The current situation is roughly:

  1. The majority of PCs have a version of the .NET Framework
  2. A fair number of PCs do not have the .NET Framework
  3. A fair number of PCs have .NET Framework 1.1
  4. A lot more PCs have .NET Framework 2.0
  5. A lot of PCs have .NET Framework 3.0
  6. In comparison, relatively few (bare in mind this is still a lot!) have .NET Framework 3.5
  7. In comparison, relatively few (ditto) have .NET Framework 3.5 SP1

As a developer writing .NET Framework applications this poses a challenge. Which Framework version can you target, especially if your application is expected to be widely used across organisations and/or households? Right now the safest option and best “compromise” is to target the .NET Framework 2.0 if you want the broadest reach with the least “hassle” for your users. However, .NET 3.5 SP1 gives you so much more in your “toolbox” to build a great application that your users will adore. We are very aware of the difficulties this poses and hence we have a “cunning plan”.

The cunning plan:

We will be making .NET Framework 3.5 SP1 available on Windows Update in a rolling and throttled fashion. This will mean that all machines that have .NET 2.0 or higher will be automatically* upgraded to 3.5 SP1. Before we do this there will be a patch called a General Distribution Release (GDR) for .NET 3.5 SP1. This GDR will fix bugs that have been found in .NET 3.5 SP1 since its release in August. Scott has done a great job of covering this off in more detail back in September, including a detailed breakdown of the fixes in the GDR. Scott mentioned this will start in November but I think it may take a little while longer whilst we ensure we have a great GDR for SP1.

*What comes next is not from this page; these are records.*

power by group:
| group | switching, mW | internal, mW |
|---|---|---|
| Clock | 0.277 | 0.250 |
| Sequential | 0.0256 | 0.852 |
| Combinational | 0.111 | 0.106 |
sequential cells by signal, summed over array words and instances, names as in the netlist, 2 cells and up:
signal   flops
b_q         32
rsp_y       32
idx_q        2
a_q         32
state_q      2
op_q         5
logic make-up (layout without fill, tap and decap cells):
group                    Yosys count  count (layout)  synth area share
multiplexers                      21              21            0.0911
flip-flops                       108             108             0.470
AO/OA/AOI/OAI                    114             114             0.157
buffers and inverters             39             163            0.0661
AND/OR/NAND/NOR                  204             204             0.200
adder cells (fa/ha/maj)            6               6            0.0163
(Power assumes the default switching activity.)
==> src/rtl/mips_ctrl_pkg.sv <==
// Shared encodings for the pipelined MIPS control path: opcodes, functs,
// ALU codes, datapath mux selects and the HI/LO sequencer state.
package mips_ctrl_pkg;

   localparam logic [5:0] OP_RTYPE = 6'h00;
   localparam logic [5:0] OP_LW    = 6'h23;
   localparam logic [5:0] OP_SW    = 6'h2B;
   localparam logic [5:0] OP_BEQ   = 6'h04;
   localparam logic [5:0] OP_BNE   = 6'h05;
   localparam logic [5:0] OP_ADDI  = 6'h08;
   localparam logic [5:0] OP_J     = 6'h02;
   localparam logic [5:0] OP_JAL   = 6'h03;

   localparam logic [5:0] FN_ADD   = 6'h20;
   localparam logic [5:0] FN_SUB   = 6'h22;
   localparam logic [5:0] FN_AND   = 6'h24;
   localparam logic [5:0] FN_OR    = 6'h25;
   localparam logic [5:0] FN_SLT   = 6'h2A;
   localparam logic [5:0] FN_JR    = 6'h08;
   localparam logic [5:0] FN_MULT  = 6'h18;
   localparam logic [5:0] FN_DIV   = 6'h1A;
   localparam logic [5:0] FN_MFHI  = 6'h10;
   localparam logic [5:0] FN_MFLO  = 6'h12;

   localparam logic [2:0] ALU_ADD  = 3'b010;
   localparam logic [2:0] ALU_SUB  = 3'b110;
   localparam logic [2:0] ALU_AND  = 3'b000;
   localparam logic [2:0] ALU_OR   = 3'b001;
   localparam logic [2:0] ALU_SLT  = 3'b111;

   localparam logic [1:0] PCSEL_PC4 = 2'b00;
   localparam logic [1:0] PCSEL_BR  = 2'b01;
   localparam logic [1:0] PCSEL_J   = 2'b10;
   localparam logic [1:0] PCSEL_JR  = 2'b11;

   localparam logic [1:0] M2R_ALU  = 2'b00;
   localparam logic [1:0] M2R_MEM  = 2'b01;
   localparam logic [1:0] M2R_PC4  = 2'b10;
   localparam logic [1:0] M2R_HILO = 2'b11;

   localparam logic [1:0] RDST_RT  = 2'b00;
   localparam logic [1:0] RDST_RD  = 2'b01;
   localparam logic [1:0] RDST_RA  = 2'b10;

   typedef enum logic {
      SEQ_IDLE = 1'b0,
      SEQ_BUSY = 1'b1
   } seq_state_t;

endpackage
**src/rtl/ifq_fetch_ctrl.sv**
```systemverilog
// Fetch controller for the IFQ FIFO: walks line-aligned fetch addresses through the
// I-cache, pushes returned lines, parks a line while the FIFO is full, and redirects.
module ifq_fetch_ctrl #(
  parameter int                    CACHE_LINE_WIDTH = 128,
  parameter int                    ADDR_WIDTH       = 32,
  parameter logic [ADDR_WIDTH-1:0] RESET_PC         = '0
) (
  input  logic                        clk,
  input  logic                        rst,
  input  logic                        jmp_branch_valid,
  input  logic [ADDR_WIDTH-1:0]       jmp_branch_address,
  input  logic [CACHE_LINE_WIDTH-1:0] icache_rd_data,
  input  logic                        icache_ready,
  input  logic                        fifo_full,
  output logic                        icache_rd_en,
  output logic [ADDR_WIDTH-1:0]       icache_addr,
  output logic                        fifo_write_en,
  output logic                        flush,
  output logic [1:0]                  Jmp_Branch_Bits_2_3,
  output logic [CACHE_LINE_WIDTH-1:0] Data_out
);

  localparam logic [ADDR_WIDTH-1:0] LINE_BYTES = ADDR_WIDTH'(16);

  typedef enum logic [1:0] {
    IDLE  = 2'd0,
    REQ   = 2'd1,
    HOLD  = 2'd2,
    REDIR = 2'd3
  } state_t;

  state_t                  state, state_nxt;
  logic [ADDR_WIDTH-1:0]   pc_line, pc_line_nxt;
  logic [ADDR_WIDTH-1:0]   target_line, target_line_nxt;
  logic [1:0]              jmp_off, jmp_off_nxt;
  logic [CACHE_LINE_WIDTH-1:0] hold_line, hold_line_nxt;

  // Byte-within-word bits of the redirect target carry no meaning for fetch.
  logic unused_addr_bits;
  assign unused_addr_bits = ^jmp_branch_address[1:0];

  function automatic logic [ADDR_WIDTH-1:0] line_align(input logic [ADDR_WIDTH-1:0] a);
    return {a[ADDR_WIDTH-1:4], 4'h0};
  endfunction

  always_ff @(posedge clk or posedge rst) begin
    if (rst) begin
      state       <= IDLE;
      pc_line     <= line_align(RESET_PC);
      target_line <= '0;
      jmp_off     <= 2'b00;
      hold_line   <= '0;
    end else begin
      state       <= state_nxt;
      pc_line     <= pc_line_nxt;
      target_line <= target_line_nxt;
      jmp_off     <= jmp_off_nxt;
      hold_line   <= hold_line_nxt;
    end
  end

  always_comb begin
    state_nxt           = state;
    pc_line_nxt         = pc_line;
    target_line_nxt     = target_line;
    jmp_off_nxt         = jmp_off;
    hold_line_nxt       = hold_line;
    icache_rd_en        = 1'b0;
    icache_addr         = '0;
    fifo_write_en       = 1'b0;
    flush               = 1'b0;
    Jmp_Branch_Bits_2_3 = 2'b00;
    Data_out            = '0;

    unique case (state)
      IDLE: begin
        state_nxt = REQ;
      end

      REQ: begin
        icache_rd_en = 1'b1;
        icache_addr  = pc_line;
        Data_out     = icache_rd_data;
        if (icache_ready) begin
          if (!fifo_full) begin
            fifo_write_en = 1'b1;
            pc_line_nxt   = pc_line + LINE_BYTES;
          end else begin
            hold_line_nxt = icache_rd_data;
            state_nxt     = HOLD;
          end
        end
      end

      HOLD: begin
        Data_out = hold_line;
        if (!fifo_full) begin
          fifo_write_en = 1'b1;
          pc_line_nxt   = pc_line + LINE_BYTES;
          state_nxt     = REQ;
        end
      end

      REDIR: begin
        icache_rd_en = 1'b1;
        icache_addr  = target_line;
        Data_out     = icache_rd_data;
        // The target line becomes the first FIFO entry regardless of fifo_full.
        if (icache_ready) begin
          flush               = 1'b1;
          Jmp_Branch_Bits_2_3 = jmp_off;
          pc_line_nxt         = target_line + LINE_BYTES;
          state_nxt           = REQ;
        end
      end

      default: begin
        state_nxt = IDLE;
      end
    endcase

    // A redirect wins over everything above: the wrong-path line is dropped and any
    // parked line or older target is forgotten.
    if (jmp_branch_valid) begin
      fifo_write_en       = 1'b0;
      flush               = 1'b0;
      Jmp_Branch_Bits_2_3 = 2'b00;
      pc_line_nxt         = pc_line;
      hold_line_nxt       = hold_line;
      target_line_nxt     = line_align(jmp_branch_address);
      jmp_off_nxt         = jmp_branch_address[3:2];
      state_nxt           = REDIR;
    end
  end

endmodule

```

* This upgrade won’t quite be automatic. First up, your users must be using Window Update. If they are on Windows XP then the update will be ‘High priority’ and on Vista it will be classed as ‘Important’. For customers that have Automatic Update opted in, this means SP1 will be automatically downloaded and installed. In effect this means most users.

P.S. And remember, for PCs with no .NET Framework we have the .NET Client Profile. Scott has a good summary of the .NET Client Profile and .NET install sizes in general. (Actually I think Scott has a good summary of everything!)

Comments (4)

  1. jcoutts says:

    I think all the different versions of .NET, no matter how useful and effective they might be, are just plain confusing to the average user.

    I speak from experience of being forced to install a version of .NET in order to let a program run, and I did not like it!

    Sure, I know that from a developer’s point of view it’s just progression and a very good thing, but the end user just sees confusion!


  2. int19h says:

    The developers must ensure that end user does not see confusion by bundling .NET installers with their apps, and/or using web installers that download that stuff automatically.

  3. Danl65 says:

    I appreciate the article and the following comments.

    I find that it is difficult to ‘hide’ the upgrade completely from the user. While we take pains to minimize the confusion, I find that the use of setup prerequisites makes things confusing to many users because they do not expect to see a pre-setup process before the actual application is installed.

    However, there does not seem to be a better solution to date for distributing DotNet with ISV software.